◆ PROBLEM TO WORK ON
Retype the records below from their first line through the line containing "export CORE_MARGIN = 2", and include nothing else.

◆ DATA FOR THIS EXERCISE
Background: an optimization exercise with open tools, aiming at small area. Do not read the settings as production practice. Function was checked by simulation only, so behaviour that the tests miss may differ from the original.

==> inputs of run a <==
Design Lorenz3D, start of the top module:
module Lorenz3D(
    clk,
    rst,
    x_init,
    y_init,
    z_init,
    pinX,
    pinY,
    pinZ,
    x,
    y,
    z
    );
   input wire clk;
   input wire rst;
   input wire [31:0] x_init;
   input wire [31:0] y_init;
   input wire [31:0] z_init;
   output wire pinX;
   output wire pinY;
   output wire pinZ;
   output wire [31:0] x;
   output wire [31:0] y;
   output wire [31:0] z;
   wire [1:0] phase;
   Slowclock clock (.clk(clk), .rst(rst), .phase(phase));
   Lorenz L1 (
     .clk(clk),
     .rst(rst),
     .phase(phase),
     .x_init(x_init),
     .y_init(y_init),
     .z_init(z_init),
     .x(x),
     .y(y),
     .z(z)
   );
   second_DSM_DAC DSA11 (.clk(clk), .rst(rst), .din(x[31:16]), .dout(pinX));
   second_DSM_DAC DSA12 (.clk(clk), .rst(rst), .din(y[31:16]), .dout(pinY));
   second_DSM_DAC DSA13 (.clk(clk), .rst(rst), .din(z[31:16]), .dout(pinZ));
endmodule
==> flow/config.mk <==
export PLATFORM = sky130hd
export DESIGN_NAME = Lorenz3D
export DESIGN_NICKNAME = Lorenz3D
export VERILOG_FILES = /design/flow/design.v
export SDC_FILE = /design/flow/constraint.sdc
export NUM_CORES = 4
export LEC_CHECK = 0
export CAP_MARGIN = 0
export CORE_MARGIN = 2
export CORE_UTILIZATION = 60
export CTS_BUF_LIST = sky130_fd_sc_hd__clkbuf_8
export CTS_CLUSTER_DIAMETER = 50
export CTS_CLUSTER_SIZE = 12
export SLEW_MARGIN = 0
export SYNTH_HIERARCHICAL = 1
==> flow/constraint.sdc <==
create_clock -name core_clock -period 18.0 [get_ports {clk}]
set_input_delay 3.6000 -clock core_clock [delete_from_list [all_inputs] [get_ports {clk}]]
set_output_delay 3.6000 -clock core_clock [all_outputs]
set_load 0.01 [all_outputs]
standard.sh (not shown) runs the stock make flow with config.mk's settings and CLKGATE_MAP_FILE= SYNTH_SCRIPT=/design/flow/synth_recipe.tcl, a recipe that flattens the netlist after the stock synthesis.
==> flow/flow/run.sh <==
#!/bin/bash
# Layout flow: the standard synthesis and layout, with one extra step
# between them: combinational cells that synthesis sized up but that drive
# few loads are set back to their smallest drive strength (registers are
# left as synthesis made them); the layout's own timing repair sizes up
# again wherever timing needs it.  Port buffers use the smallest buffer.
set -euo pipefail
bash standard.sh synth > synth.log 2>&1
RESULTS=orfs/results/$FLOW_PLATFORM/Lorenz3D/base \
  openroad -no_init -exit flow/downsize.tcl > downsize.log 2>&1
BUFFER_PORTS_ARGS="-buffer_cell sky130_fd_sc_hd__buf_1" \
  bash standard.sh > layout.log 2>&1
==> flow/flow/downsize.tcl <==
set odb $::env(RESULTS)/1_synth.odb
read_db $odb
set db [ord::get_db]
set block [ord::get_db_block]
set n 0
set saved 0.0
foreach inst [$block getInsts] {
  set master [$inst getMaster]
  set name [$master getName]
  if {[$master isSequential]} { continue }
  if {![regexp {^(sky130_fd_sc_hd__([a-z0-9]+))_([0-9]+)$} $name -> base func size]} { continue }
  if {[regexp {^(df|edf|sdf|dl|buf|clk|conb|tap|fill|decap|diode|fa$|ha$)} $func]} { continue }
  set fanout 0
  foreach it [$inst getITerms] {
    if {[$it isOutputSignal]} {
      set net [$it getNet]
      if {$net ne "NULL"} {
        incr fanout [expr {[llength [$net getITerms]] + [llength [$net getBTerms]] - 1}]
      }
    }
  }
  if {$fanout > 4} { continue }
  foreach s {0 1} {
    if {$s >= $size} { break }
    set m [$db findMaster ${base}_$s]
    if {$m ne "NULL"} {
      set saved [expr {$saved + ([$master getWidth] - [$m getWidth]) * [$master getHeight] / 1e6}]
      $inst swapMaster $m
      incr n
      break
    }
  }
}
puts "downsized $n instances, [format %.1f $saved] um^2"
write_db $odb
==> inputs of run b, as changes to run a <==
--- a/flow/design.v
+++ b/flow/design.v
@@ -818,23 +818,24 @@
     mac_fa qu23 (.a(acc2[23]), .b(x9s), .c(q22c), .s(s2[23]), .co(q23c));
 endmodule
 module lz_xstep(x, y, xn);
     input  wire [31:0] x;
     input  wire [31:0] y;
     output wire [31:0] xn;
     wire [23:0] dd;    
-    wire d0c, d1s, d1c, d2s, d2c, d3s, d3c, d4s, d4c, d5s, d5c, d6s, d6c, d7s, d7c, d8c;
-    wire d9c, d10c, d11c, d12c, d13c, d14c, d15c, d16c, d17c, d18c, d19c, d20c, d21c, d22c, d23c, d24c;
-    wire d25c, d26c, d27c, d28c, d29c, d30c, d31c, x0c, x1c, x2s, x2c, x3c, x4s, x4c, x5c, x6s;
-    wire x6c, x7c, x8s, x8c, x9c, x10s, x10c, x11c, x12s, x12c, x13c, x14s, x14c, x15c, x16s, x16c;
-    wire x17c, x18s, x18c, x19c, x20s, x20c, x21c, x22s, x22c, x23c, x24s, x24c, x25c, x26s, x26c, x27c;
-    wire x28s, x28c, x29c, x30s, x30c, x31c, x32s, x32c, x33c, x34s, x34c, x35c, x36s, x36c, x37c, x38s;
-    wire x38c, x39c, x40s, x40c, x41c, x42s, x42c, x43c, x44s, x44c, x45c, x46s, x46c, x47c, x48c, x49c;
-    wire x50c, x51c, x52c, x53c;
-    assign d0c = y[0] | ~x[0];
+    wire d0s, d0c, d1s, d1c, d2s, d2c, d3s, d3c, d4s, d4c, d5s, d5c, d6s, d6c, d7s, d7c;
+    wire d8c, d9c, d10c, d11c, d12c, d13c, d14c, d15c, d16c, d17c, d18c, d19c, d20c, d21c, d22c, d23c;
+    wire d24c, d25c, d26c, d27c, d28c, d29c, d30c, d31c, x0c, x1c, x2s, x2c, x3c, x4s, x4c, x5c;
+    wire x6s, x6c, x7c, x8s, x8c, x9c, x10s, x10c, x11c, x12s, x12c, x13c, x14s, x14c, x15c, x16s;
+    wire x16c, x17c, x18s, x18c, x19c, x20s, x20c, x21c, x22s, x22c, x23c, x24s, x24c, x25c, x26s, x26c;
+    wire x27c, x28s, x28c, x29c, x30s, x30c, x31c, x32s, x32c, x33c, x34s, x34c, x35c, x36s, x36c, x37c;
+    wire x38s, x38c, x39c, x40s, x40c, x41c, x42s, x42c, x43c, x44s, x44c, x45s, x45c, x46c, x47s, x47c;
+    wire x48s, x48c, x49c, x50s, x50c, x51c, x52s, x52c, x53c, x54s, x54c, x55c, x56s, x56c, x57c, x58s;
+    wire x58c, x59c, x60s, x60c;
+    mac_maj du0 (.a(y[0]), .b(~x[0]), .c(1'b1), .y(d0c));
     mac_maj du1 (.a(y[1]), .b(~x[1]), .c(d0c), .y(d1c));
     mac_maj du2 (.a(y[2]), .b(~x[2]), .c(d1c), .y(d2c));
     mac_maj du3 (.a(y[3]), .b(~x[3]), .c(d2c), .y(d3c));
     mac_maj du4 (.a(y[4]), .b(~x[4]), .c(d3c), .y(d4c));
     mac_maj du5 (.a(y[5]), .b(~x[5]), .c(d4c), .y(d5c));
     mac_maj du6 (.a(y[6]), .b(~x[6]), .c(d5c), .y(d6c));
     mac_maj du7 (.a(y[7]), .b(~x[7]), .c(d6c), .y(d7c));
@@ -903,24 +904,32 @@
     mac_fa xu37 (.a(x34c), .b(x35c), .c(x36s), .s(xn[20]), .co(x37c));
     mac_fa xu38 (.a(x[21]), .b(dd[18]), .c(dd[20]), .s(x38s), .co(x38c));
     mac_fa xu39 (.a(x36c), .b(x37c), .c(x38s), .s(xn[21]), .co(x39c));
     mac_fa xu40 (.a(x[22]), .b(dd[19]), .c(dd[21]), .s(x40s), .co(x40c));
     mac_fa xu41 (.a(x38c), .b(x39c), .c(x40s), .s(xn[22]), .co(x41c));
     mac_fa xu42 (.a(x[23]), .b(dd[20]), .c(dd[22]), .s(x42s), .co(x42c));
     mac_fa xu43 (.a(x40c), .b(x41c), .c(x42s), .s(xn[23]), .co(x43c));
-    mac_fa xu44 (.a(x[24]), .b(dd[21]), .c(dd[23]), .s(x44s), .co(x44c));
-    mac_fa xu45 (.a(x42c), .b(x43c), .c(x44s), .s(xn[24]), .co(x45c));
-    mac_fa xu46 (.a(x[25]), .b(dd[22]), .c(dd[23]), .s(x46s), .co(x46c));
-    mac_fa xu47 (.a(x44c), .b(x45c), .c(x46s), .s(xn[25]), .co(x47c));
-    mac_fa xu48 (.a(x[26]), .b(x46c), .c(x47c), .s(xn[26]), .co(x48c));
-    mac_fa xu49 (.a(x[27]), .b(dd[23]), .c(x48c), .s(xn[27]), .co(x49c));
-    mac_fa xu50 (.a(x[28]), .b(dd[23]), .c(x49c), .s(xn[28]), .co(x50c));
-    mac_fa xu51 (.a(x[29]), .b(dd[23]), .c(x50c), .s(xn[29]), .co(x51c));
-    mac_fa xu52 (.a(x[30]), .b(dd[23]), .c(x51c), .s(xn[30]), .co(x52c));
-    mac_fa xu53 (.a(x[31]), .b(dd[23]), .c(x52c), .s(xn[31]), .co(x53c));
+    mac_fa xu44 (.a(x[24]), .b(dd[21]), .c(~dd[23]), .s(x44s), .co(x44c));
+    mac_fa xu45 (.a(1'b1), .b(x42c), .c(x43c), .s(x45s), .co(x45c));
+    mac_ha xu46 (.a(x44s), .b(x45s), .s(xn[24]), .co(x46c));
+    mac_fa xu47 (.a(x[25]), .b(dd[22]), .c(1'b1), .s(x47s), .co(x47c));
+    mac_fa xu48 (.a(x44c), .b(x45c), .c(x46c), .s(x48s), .co(x48c));
+    mac_ha xu49 (.a(x47s), .b(x48s), .s(xn[25]), .co(x49c));
+    mac_fa xu50 (.a(x[26]), .b(~dd[23]), .c(x47c), .s(x50s), .co(x50c));
+    mac_fa xu51 (.a(x48c), .b(x49c), .c(x50s), .s(xn[26]), .co(x51c));
+    mac_fa xu52 (.a(x[27]), .b(1'b1), .c(x50c), .s(x52s), .co(x52c));
+    mac_ha xu53 (.a(x51c), .b(x52s), .s(xn[27]), .co(x53c));
+    mac_fa xu54 (.a(x[28]), .b(1'b1), .c(x52c), .s(x54s), .co(x54c));
+    mac_ha xu55 (.a(x53c), .b(x54s), .s(xn[28]), .co(x55c));
+    mac_fa xu56 (.a(x[29]), .b(1'b1), .c(x54c), .s(x56s), .co(x56c));
+    mac_ha xu57 (.a(x55c), .b(x56s), .s(xn[29]), .co(x57c));
+    mac_fa xu58 (.a(x[30]), .b(1'b1), .c(x56c), .s(x58s), .co(x58c));
+    mac_ha xu59 (.a(x57c), .b(x58s), .s(xn[30]), .co(x59c));
+    mac_fa xu60 (.a(x[31]), .b(1'b1), .c(x58c), .s(x60s), .co(x60c));
+    assign xn[31] = x59c ^ x60s;
 endmodule
 module mac_brow(b, one, two, neg, e);
     input  wire [31:0] b;
     input  wire one, two, neg;
     output wire [32:0] e;
     mac_bsel0 s0 (.b0(b[0]), .one(one), .neg(neg), .e(e[0]));
     genvar j;
==> inputs of run c, as changes to run a <==
- CORE_UTILIZATION: 60 -> 70
==> comparison <==
Run b passed the timing, DRC and antenna checks. Run a passed the timing, DRC and antenna checks. Run c passed the timing, DRC and antenna checks.
In run b the via count is smaller than in run c, by 2.5%.
Between run b and run c, the lower synthesized area is in run c (gap about 0.4%, measured against run c).
Against run b, the maximum frequency of run c is smaller by about 1.1%.
Against run c, the final area of run a is larger by 0.41%.
Non-clock buffer count: run b > run a > run c.
Clock skew: run c < run b < run a.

◆ OUTPUT FOR THIS TASK
Background: an optimization exercise with open tools, aiming at small area. Do not read the settings as production practice. Function was checked by simulation only, so behaviour that the tests miss may differ from the original.

==> inputs of run a <==
Design Lorenz3D, start of the top module:
module Lorenz3D(
    clk,
    rst,
    x_init,
    y_init,
    z_init,
    pinX,
    pinY,
    pinZ,
    x,
    y,
    z
    );
   input wire clk;
   input wire rst;
   input wire [31:0] x_init;
   input wire [31:0] y_init;
   input wire [31:0] z_init;
   output wire pinX;
   output wire pinY;
   output wire pinZ;
   output wire [31:0] x;
   output wire [31:0] y;
   output wire [31:0] z;
   wire [1:0] phase;
   Slowclock clock (.clk(clk), .rst(rst), .phase(phase));
   Lorenz L1 (
     .clk(clk),
     .rst(rst),
     .phase(phase),
     .x_init(x_init),
     .y_init(y_init),
     .z_init(z_init),
     .x(x),
     .y(y),
     .z(z)
   );
   second_DSM_DAC DSA11 (.clk(clk), .rst(rst), .din(x[31:16]), .dout(pinX));
   second_DSM_DAC DSA12 (.clk(clk), .rst(rst), .din(y[31:16]), .dout(pinY));
   second_DSM_DAC DSA13 (.clk(clk), .rst(rst), .din(z[31:16]), .dout(pinZ));
endmodule
==> flow/config.mk <==
export PLATFORM = sky130hd
export DESIGN_NAME = Lorenz3D
export DESIGN_NICKNAME = Lorenz3D
export VERILOG_FILES = /design/flow/design.v
export SDC_FILE = /design/flow/constraint.sdc
export NUM_CORES = 4
export LEC_CHECK = 0
export CAP_MARGIN = 0
export CORE_MARGIN = 2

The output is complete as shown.